◆ **DATA FOR THIS TASK**

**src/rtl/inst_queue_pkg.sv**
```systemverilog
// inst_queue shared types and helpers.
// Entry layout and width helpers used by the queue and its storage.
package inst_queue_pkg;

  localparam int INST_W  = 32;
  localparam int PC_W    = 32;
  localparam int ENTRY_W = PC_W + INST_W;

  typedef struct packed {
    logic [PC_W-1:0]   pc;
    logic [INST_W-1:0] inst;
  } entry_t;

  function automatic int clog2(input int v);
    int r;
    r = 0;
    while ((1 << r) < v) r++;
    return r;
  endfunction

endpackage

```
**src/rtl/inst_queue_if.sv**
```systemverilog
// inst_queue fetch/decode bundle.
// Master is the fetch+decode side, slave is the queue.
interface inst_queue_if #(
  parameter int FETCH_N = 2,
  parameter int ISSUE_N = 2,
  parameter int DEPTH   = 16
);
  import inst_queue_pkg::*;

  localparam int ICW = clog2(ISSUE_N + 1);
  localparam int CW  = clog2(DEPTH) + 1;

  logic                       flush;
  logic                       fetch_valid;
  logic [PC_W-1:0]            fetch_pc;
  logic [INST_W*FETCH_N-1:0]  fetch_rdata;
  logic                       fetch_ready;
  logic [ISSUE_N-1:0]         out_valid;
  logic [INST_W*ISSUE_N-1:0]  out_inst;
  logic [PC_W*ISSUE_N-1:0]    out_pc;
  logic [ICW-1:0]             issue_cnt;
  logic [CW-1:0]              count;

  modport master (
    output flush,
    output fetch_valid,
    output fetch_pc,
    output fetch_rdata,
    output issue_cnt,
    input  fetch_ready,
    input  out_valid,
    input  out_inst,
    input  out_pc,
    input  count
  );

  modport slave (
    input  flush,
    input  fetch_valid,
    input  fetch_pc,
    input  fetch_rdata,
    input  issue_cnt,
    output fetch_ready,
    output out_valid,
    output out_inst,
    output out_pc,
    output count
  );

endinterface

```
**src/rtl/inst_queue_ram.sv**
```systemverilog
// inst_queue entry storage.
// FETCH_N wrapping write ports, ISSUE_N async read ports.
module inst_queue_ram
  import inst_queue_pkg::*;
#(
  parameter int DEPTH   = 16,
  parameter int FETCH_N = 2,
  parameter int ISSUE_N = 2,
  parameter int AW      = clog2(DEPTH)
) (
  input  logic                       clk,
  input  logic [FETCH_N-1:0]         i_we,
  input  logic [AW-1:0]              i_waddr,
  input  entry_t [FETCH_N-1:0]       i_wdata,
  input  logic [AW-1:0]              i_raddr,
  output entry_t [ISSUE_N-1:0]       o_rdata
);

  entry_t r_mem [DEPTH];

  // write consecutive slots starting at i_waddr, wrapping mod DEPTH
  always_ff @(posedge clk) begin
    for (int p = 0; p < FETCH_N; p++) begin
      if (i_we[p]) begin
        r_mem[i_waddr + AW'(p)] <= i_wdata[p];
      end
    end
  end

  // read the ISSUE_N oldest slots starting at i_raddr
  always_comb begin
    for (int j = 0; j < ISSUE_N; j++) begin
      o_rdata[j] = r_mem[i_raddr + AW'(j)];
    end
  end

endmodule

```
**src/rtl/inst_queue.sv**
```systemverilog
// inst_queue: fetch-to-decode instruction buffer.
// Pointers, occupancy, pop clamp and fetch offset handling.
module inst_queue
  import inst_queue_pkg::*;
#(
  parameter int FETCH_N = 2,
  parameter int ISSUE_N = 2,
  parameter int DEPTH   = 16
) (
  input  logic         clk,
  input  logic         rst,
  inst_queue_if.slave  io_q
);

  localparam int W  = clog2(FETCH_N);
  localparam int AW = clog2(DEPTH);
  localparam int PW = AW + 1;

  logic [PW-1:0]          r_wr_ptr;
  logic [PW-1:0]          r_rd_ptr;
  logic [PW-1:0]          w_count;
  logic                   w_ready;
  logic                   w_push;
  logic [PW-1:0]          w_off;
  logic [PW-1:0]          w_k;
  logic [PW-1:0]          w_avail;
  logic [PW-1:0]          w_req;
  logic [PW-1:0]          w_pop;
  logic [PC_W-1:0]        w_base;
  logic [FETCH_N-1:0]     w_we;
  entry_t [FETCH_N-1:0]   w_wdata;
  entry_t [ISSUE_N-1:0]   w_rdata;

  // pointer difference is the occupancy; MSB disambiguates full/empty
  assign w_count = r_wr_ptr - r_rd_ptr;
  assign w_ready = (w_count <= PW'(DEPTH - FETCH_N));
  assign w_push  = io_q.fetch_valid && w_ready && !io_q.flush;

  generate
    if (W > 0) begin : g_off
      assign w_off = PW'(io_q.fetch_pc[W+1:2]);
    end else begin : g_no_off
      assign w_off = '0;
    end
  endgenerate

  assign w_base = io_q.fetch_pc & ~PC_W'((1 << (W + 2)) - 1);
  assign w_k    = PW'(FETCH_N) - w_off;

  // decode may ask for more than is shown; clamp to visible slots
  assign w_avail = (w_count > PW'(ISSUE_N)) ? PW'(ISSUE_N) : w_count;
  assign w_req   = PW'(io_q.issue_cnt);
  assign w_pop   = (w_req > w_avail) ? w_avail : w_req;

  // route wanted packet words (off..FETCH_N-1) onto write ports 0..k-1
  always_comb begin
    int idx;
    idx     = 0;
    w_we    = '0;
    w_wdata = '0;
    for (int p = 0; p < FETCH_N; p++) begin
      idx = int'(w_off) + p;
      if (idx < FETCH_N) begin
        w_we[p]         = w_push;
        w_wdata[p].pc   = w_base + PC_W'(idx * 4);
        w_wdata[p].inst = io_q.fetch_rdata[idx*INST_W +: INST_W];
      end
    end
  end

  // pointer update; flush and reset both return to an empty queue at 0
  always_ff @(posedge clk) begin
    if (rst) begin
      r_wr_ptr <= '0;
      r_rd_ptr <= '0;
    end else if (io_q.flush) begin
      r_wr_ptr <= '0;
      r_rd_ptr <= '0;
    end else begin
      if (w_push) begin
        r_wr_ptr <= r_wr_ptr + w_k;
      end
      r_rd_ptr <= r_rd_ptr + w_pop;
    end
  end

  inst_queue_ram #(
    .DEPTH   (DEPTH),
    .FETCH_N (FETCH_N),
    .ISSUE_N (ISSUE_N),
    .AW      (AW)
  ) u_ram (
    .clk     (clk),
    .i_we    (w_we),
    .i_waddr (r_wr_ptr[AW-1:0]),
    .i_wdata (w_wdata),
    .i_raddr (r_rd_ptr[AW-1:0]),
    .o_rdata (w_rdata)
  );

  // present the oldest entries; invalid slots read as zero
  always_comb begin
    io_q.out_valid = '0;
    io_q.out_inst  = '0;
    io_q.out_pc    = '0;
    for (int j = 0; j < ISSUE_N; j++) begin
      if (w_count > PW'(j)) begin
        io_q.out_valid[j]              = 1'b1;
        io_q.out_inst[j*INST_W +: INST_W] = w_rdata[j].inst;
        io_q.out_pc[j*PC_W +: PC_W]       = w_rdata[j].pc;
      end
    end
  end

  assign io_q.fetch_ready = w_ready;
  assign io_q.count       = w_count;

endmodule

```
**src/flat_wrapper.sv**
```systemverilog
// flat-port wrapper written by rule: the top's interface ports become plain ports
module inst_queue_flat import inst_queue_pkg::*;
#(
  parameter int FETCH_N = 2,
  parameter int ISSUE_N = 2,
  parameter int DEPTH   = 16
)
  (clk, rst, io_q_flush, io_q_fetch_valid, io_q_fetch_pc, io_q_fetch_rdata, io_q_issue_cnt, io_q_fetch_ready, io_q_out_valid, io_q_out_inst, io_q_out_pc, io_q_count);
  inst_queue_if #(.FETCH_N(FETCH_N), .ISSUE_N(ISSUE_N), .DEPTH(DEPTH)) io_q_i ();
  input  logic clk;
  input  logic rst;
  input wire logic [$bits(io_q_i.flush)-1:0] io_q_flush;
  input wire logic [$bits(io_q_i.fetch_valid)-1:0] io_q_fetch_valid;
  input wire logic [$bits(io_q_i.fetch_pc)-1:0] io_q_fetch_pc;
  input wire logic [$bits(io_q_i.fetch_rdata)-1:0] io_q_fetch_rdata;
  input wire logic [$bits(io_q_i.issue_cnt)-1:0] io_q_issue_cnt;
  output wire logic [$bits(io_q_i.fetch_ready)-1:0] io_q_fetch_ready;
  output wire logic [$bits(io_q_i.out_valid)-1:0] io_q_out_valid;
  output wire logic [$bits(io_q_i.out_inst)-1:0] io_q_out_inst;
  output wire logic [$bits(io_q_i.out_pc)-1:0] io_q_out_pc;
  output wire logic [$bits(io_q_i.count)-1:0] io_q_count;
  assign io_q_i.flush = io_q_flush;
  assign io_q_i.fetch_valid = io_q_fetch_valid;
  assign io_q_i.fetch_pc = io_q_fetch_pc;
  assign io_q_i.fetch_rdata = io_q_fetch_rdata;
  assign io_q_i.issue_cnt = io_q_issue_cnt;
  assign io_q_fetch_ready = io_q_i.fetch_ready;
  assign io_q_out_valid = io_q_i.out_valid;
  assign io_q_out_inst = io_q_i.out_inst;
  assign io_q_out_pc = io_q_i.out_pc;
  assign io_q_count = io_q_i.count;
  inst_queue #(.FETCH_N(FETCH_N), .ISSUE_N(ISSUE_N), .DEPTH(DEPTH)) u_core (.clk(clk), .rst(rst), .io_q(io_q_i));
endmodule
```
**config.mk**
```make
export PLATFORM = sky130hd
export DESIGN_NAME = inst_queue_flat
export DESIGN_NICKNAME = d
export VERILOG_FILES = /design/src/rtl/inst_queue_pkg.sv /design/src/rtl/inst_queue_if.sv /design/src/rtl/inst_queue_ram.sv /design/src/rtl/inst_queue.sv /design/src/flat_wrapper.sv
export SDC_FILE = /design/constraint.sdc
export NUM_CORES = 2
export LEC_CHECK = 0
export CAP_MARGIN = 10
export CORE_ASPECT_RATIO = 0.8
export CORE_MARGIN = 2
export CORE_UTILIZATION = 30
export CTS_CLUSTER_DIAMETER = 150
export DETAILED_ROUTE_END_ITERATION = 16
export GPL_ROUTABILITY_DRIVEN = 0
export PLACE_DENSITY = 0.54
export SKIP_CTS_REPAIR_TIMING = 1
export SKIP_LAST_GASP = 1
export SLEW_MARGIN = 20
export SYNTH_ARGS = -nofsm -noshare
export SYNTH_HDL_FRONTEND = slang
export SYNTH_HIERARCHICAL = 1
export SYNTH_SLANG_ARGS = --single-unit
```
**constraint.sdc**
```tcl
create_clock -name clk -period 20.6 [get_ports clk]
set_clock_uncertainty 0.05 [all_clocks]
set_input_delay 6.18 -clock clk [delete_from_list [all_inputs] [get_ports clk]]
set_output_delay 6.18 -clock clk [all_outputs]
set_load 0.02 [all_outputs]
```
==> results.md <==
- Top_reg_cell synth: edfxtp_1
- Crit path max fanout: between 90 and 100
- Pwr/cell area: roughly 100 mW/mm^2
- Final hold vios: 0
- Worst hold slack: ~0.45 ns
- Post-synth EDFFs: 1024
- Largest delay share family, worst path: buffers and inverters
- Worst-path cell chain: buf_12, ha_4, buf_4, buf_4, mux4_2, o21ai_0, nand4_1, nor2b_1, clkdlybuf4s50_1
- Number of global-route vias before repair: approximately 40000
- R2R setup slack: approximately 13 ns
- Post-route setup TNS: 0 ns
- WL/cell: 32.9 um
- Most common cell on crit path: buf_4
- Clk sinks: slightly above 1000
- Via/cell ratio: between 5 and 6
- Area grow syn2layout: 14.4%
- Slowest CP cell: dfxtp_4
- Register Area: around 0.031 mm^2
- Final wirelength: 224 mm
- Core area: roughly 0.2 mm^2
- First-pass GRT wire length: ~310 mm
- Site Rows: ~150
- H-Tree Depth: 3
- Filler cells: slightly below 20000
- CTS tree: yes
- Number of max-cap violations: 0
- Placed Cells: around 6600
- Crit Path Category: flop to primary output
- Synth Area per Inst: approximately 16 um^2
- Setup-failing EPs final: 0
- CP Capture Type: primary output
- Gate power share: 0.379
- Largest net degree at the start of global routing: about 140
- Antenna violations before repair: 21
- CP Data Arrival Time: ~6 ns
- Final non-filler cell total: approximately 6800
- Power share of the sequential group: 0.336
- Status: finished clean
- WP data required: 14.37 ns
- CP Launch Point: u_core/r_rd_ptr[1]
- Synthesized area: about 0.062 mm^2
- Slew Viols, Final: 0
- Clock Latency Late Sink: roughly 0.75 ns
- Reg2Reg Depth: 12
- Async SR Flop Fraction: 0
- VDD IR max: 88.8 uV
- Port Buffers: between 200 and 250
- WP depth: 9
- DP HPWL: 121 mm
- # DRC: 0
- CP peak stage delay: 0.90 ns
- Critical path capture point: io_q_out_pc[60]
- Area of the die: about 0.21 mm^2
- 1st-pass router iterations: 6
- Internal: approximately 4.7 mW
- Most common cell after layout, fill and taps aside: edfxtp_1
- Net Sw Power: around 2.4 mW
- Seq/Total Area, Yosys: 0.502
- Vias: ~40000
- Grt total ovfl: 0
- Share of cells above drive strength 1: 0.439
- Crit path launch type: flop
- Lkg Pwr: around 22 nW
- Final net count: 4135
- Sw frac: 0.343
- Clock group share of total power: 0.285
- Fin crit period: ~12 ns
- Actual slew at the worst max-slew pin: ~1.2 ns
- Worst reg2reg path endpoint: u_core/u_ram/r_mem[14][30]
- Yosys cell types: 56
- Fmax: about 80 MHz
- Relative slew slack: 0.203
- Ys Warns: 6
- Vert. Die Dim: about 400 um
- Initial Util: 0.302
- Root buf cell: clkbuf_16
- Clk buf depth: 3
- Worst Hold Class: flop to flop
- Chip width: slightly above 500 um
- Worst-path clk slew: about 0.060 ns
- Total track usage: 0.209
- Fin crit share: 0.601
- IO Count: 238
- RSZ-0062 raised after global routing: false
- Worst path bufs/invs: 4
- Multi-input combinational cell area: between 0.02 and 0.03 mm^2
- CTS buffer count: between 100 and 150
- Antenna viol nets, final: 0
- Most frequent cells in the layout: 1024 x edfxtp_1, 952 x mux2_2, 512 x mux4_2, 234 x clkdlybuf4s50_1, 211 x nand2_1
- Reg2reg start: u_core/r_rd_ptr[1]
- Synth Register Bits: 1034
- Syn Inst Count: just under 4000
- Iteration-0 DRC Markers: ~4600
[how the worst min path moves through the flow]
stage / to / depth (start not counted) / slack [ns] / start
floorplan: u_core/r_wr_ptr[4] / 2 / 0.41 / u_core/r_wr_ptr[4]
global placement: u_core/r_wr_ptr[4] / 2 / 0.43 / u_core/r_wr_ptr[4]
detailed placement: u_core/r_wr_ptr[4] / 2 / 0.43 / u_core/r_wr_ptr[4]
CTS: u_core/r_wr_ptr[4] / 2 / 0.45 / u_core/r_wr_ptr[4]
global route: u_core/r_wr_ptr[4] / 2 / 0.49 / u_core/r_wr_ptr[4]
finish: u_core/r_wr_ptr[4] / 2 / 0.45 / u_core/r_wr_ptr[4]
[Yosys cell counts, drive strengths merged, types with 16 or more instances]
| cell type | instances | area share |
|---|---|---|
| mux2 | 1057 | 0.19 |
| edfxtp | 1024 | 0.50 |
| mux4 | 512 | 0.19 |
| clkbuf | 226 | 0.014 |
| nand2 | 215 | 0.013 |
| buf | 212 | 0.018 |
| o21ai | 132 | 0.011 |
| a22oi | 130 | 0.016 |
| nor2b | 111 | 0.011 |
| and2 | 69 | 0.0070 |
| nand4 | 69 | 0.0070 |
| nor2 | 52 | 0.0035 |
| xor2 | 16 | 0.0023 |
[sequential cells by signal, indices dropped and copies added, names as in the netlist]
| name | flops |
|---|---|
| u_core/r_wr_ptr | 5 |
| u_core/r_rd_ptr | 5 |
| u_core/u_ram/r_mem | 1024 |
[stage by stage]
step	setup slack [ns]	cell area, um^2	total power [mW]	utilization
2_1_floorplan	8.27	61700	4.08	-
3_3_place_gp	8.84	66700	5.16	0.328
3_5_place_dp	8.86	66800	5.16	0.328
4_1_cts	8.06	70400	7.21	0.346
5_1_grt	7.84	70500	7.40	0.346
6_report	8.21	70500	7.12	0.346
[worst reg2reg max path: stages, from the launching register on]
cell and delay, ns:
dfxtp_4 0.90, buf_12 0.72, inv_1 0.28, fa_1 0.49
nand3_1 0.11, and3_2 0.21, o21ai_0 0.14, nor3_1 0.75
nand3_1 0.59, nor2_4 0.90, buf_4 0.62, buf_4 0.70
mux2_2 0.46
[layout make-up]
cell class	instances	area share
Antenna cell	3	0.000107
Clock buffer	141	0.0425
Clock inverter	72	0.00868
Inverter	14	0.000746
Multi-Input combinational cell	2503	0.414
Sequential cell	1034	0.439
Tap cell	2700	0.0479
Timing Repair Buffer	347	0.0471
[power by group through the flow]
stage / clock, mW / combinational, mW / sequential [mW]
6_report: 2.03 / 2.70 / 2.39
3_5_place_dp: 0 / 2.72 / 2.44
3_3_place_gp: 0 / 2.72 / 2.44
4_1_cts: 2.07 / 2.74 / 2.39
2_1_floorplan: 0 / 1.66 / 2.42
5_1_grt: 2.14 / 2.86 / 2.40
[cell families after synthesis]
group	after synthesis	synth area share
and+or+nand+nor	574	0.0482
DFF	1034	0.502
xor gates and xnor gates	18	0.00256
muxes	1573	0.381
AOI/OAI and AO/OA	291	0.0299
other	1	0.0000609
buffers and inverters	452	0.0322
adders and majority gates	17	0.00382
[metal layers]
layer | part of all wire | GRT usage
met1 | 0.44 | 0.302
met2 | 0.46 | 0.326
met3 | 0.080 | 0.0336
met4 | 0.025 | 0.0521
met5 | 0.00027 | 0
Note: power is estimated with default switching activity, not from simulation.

---

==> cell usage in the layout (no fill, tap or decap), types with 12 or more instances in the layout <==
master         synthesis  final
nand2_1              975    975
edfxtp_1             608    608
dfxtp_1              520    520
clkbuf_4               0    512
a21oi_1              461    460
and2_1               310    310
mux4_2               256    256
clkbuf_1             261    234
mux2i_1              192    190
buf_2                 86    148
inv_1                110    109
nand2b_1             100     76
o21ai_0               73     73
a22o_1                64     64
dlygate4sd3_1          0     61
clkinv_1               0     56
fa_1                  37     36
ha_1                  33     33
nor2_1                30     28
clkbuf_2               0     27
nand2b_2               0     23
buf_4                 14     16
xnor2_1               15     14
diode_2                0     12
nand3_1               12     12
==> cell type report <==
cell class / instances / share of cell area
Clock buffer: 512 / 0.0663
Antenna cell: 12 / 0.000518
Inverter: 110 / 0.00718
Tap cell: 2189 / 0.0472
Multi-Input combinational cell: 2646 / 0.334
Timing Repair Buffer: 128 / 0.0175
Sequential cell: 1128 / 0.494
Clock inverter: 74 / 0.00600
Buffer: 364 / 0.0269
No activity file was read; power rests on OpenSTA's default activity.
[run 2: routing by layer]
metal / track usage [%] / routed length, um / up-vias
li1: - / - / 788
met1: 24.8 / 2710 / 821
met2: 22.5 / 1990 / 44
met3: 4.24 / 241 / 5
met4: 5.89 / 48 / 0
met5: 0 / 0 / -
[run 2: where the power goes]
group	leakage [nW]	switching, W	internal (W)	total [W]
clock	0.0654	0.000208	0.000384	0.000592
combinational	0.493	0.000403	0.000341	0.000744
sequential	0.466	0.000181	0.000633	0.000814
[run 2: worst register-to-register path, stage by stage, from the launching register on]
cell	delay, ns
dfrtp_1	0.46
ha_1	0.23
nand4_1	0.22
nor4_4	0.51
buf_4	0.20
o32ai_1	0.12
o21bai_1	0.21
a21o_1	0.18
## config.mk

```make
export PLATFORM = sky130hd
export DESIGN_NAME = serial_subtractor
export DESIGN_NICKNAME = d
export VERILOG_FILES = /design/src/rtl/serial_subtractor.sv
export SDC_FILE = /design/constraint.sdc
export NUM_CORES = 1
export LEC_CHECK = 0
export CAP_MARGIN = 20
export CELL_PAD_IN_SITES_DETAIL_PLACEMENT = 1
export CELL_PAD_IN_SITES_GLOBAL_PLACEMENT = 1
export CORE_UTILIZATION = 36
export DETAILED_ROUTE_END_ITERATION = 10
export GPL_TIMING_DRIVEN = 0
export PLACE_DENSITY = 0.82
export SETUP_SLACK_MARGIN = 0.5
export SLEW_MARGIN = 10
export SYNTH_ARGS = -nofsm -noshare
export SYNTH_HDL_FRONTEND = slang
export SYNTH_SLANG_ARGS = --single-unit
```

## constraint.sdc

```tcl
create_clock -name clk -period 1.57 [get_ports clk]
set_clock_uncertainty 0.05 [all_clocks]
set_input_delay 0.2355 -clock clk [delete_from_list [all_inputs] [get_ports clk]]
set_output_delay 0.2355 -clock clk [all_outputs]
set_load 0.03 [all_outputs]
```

◆ **TASK OBJECTIVE**
In the listing above, locate the line containing "Sequential cell: 1128 / 0.494" and the line containing "li1: - / - / 788", then transcribe both and every line between them verbatim.

◆ **PROBLEM SOLUTION**
Sequential cell: 1128 / 0.494
Clock inverter: 74 / 0.00600
Buffer: 364 / 0.0269
No activity file was read; power rests on OpenSTA's default activity.
[run 2: routing by layer]
metal / track usage [%] / routed length, um / up-vias
li1: - / - / 788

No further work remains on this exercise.